-- Opening Marker --
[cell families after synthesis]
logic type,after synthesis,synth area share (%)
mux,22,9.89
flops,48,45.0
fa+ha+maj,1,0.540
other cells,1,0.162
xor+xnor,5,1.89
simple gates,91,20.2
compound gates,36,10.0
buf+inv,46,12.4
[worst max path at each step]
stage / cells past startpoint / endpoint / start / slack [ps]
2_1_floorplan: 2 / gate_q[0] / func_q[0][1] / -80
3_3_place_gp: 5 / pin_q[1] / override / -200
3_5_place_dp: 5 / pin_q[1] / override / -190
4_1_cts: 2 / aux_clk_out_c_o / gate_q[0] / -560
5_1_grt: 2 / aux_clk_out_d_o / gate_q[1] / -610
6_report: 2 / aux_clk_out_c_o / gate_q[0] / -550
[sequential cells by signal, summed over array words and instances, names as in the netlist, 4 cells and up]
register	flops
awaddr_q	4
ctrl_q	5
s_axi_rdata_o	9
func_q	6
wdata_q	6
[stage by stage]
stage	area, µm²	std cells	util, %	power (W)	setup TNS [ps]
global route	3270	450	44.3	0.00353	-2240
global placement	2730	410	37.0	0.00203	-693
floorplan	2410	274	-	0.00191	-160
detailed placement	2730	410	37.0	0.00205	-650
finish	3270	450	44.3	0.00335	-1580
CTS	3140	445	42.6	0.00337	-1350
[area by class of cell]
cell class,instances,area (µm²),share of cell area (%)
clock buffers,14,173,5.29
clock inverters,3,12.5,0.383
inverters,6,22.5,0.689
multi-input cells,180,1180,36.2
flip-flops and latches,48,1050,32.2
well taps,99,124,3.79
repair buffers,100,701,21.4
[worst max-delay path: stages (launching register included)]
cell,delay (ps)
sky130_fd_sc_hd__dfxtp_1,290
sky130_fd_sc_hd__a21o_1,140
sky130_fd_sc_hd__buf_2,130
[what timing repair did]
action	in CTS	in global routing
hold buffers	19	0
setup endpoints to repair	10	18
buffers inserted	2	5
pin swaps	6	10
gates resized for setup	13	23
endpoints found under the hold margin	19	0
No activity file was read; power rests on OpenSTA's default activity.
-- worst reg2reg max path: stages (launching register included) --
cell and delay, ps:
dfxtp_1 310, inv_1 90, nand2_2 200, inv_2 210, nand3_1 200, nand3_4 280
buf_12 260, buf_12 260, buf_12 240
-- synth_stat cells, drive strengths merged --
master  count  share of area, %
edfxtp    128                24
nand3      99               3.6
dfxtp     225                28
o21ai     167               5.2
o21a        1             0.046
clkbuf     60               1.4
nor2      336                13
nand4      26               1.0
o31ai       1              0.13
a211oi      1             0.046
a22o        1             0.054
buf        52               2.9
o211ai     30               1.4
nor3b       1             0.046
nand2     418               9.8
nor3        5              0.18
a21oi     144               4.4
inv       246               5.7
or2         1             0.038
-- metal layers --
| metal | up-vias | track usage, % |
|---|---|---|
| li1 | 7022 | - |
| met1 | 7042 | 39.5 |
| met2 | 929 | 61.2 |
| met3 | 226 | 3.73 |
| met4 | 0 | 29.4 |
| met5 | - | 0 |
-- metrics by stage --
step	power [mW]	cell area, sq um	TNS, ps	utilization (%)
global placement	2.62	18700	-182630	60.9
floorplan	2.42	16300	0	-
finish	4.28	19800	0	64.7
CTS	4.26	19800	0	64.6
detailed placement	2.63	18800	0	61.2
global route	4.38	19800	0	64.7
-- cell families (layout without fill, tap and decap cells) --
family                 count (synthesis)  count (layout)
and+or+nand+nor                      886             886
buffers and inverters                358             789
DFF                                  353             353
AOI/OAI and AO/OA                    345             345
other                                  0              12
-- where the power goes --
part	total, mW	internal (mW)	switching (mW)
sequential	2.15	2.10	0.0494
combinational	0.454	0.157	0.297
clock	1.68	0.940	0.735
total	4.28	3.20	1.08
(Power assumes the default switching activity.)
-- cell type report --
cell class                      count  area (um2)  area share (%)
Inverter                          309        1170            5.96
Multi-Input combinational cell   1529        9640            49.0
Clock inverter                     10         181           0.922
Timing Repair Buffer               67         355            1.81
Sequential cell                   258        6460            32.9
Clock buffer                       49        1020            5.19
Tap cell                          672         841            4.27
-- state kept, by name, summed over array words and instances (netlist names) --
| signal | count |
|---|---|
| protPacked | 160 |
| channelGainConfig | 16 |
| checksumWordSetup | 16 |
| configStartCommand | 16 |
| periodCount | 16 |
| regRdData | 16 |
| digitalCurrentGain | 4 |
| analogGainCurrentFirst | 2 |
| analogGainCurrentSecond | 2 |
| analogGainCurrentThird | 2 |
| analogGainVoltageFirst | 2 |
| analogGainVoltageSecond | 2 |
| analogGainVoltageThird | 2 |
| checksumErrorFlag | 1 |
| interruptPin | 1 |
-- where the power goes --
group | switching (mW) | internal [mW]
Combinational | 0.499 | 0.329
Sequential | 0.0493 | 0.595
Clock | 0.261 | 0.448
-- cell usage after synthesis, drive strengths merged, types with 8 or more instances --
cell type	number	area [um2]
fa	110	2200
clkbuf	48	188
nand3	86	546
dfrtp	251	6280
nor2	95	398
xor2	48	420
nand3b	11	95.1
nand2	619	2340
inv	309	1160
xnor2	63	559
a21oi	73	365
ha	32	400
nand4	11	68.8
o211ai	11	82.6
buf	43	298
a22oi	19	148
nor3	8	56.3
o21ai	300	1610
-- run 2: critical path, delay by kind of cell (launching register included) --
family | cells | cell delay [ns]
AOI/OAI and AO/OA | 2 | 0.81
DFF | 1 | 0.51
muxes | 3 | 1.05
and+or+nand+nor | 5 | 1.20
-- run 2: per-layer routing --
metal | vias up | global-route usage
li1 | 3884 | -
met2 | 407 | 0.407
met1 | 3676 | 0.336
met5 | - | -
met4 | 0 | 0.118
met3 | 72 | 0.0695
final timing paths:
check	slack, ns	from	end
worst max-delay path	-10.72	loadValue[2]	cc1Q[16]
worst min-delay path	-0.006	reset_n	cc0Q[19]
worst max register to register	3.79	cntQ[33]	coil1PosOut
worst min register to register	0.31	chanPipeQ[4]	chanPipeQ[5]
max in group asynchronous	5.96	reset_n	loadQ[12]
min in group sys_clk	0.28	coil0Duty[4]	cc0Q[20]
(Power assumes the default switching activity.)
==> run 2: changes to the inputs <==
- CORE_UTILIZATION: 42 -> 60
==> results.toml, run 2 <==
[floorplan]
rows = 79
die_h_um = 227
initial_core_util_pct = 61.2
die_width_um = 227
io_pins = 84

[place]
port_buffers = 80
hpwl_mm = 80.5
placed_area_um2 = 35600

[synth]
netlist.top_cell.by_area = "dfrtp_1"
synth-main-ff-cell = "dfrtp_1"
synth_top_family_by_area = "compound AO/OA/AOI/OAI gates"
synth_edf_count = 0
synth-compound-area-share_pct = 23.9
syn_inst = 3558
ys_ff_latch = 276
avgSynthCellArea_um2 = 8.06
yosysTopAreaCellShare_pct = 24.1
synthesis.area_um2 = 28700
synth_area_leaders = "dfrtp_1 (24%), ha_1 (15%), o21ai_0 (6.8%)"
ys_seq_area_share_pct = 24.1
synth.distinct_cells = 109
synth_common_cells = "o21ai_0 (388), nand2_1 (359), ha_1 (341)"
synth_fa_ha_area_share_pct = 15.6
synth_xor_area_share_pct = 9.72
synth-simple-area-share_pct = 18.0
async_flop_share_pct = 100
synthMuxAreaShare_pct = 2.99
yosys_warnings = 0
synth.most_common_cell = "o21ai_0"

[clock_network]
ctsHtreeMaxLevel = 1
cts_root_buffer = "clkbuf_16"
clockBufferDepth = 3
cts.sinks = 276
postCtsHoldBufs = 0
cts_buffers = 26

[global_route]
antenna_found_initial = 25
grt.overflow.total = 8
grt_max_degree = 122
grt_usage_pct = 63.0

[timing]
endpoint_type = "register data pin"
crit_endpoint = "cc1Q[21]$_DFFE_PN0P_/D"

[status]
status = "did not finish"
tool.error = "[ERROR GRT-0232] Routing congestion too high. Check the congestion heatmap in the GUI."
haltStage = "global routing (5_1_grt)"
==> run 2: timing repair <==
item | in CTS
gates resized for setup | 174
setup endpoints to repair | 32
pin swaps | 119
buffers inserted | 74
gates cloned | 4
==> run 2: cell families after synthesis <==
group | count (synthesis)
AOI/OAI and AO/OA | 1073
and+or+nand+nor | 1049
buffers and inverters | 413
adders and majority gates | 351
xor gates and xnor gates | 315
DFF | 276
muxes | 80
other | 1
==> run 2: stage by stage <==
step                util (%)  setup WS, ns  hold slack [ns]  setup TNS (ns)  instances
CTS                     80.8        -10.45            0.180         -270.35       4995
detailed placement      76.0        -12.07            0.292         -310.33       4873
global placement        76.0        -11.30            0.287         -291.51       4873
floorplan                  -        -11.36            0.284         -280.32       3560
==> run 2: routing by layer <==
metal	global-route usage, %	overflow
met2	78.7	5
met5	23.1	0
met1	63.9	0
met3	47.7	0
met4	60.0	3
File: config.mk
export PLATFORM = sky130hd
export DESIGN_NAME = pwmcfg_top
export DESIGN_NICKNAME = d
export VERILOG_FILES = /design/src/shared/pwmcfg_pkg.sv /design/src/shared/pwmcfg_mem_if.sv /design/src/rtl/pwmcfg_reload_mem.sv /design/src/rtl/pwmcfg_top.sv
export SDC_FILE = /design/constraint.sdc
export NUM_CORES = 1
export LEC_CHECK = 0
export BUFFER_PORTS_ARGS = -buffer_cell sky130_fd_sc_hd__buf_2
export CAP_MARGIN = 15
export CORE_MARGIN = 5
export CORE_UTILIZATION = 45
export DETAILED_ROUTE_END_ITERATION = 8
export GPL_TIMING_DRIVEN = 0
export PLACE_DENSITY = 0.65
export SLEW_MARGIN = 20
export SYNTH_ARGS = -nofsm -noshare
export SYNTH_HDL_FRONTEND = slang
export SYNTH_SLANG_ARGS = --single-unit
File: constraint.sdc
create_clock -name i_core_clk -period 5 [get_ports i_core_clk]
set_clock_uncertainty 0.15 [all_clocks]
set_input_delay 1.25 -clock i_core_clk [delete_from_list [all_inputs] [get_ports i_core_clk]]
set_output_delay 1.25 -clock i_core_clk [all_outputs]
set_load 0.02 [all_outputs]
-- Closing Marker --
Work request —
Determine how many lines of the listing contain the string "override", and give only the number.

Worked solution —
2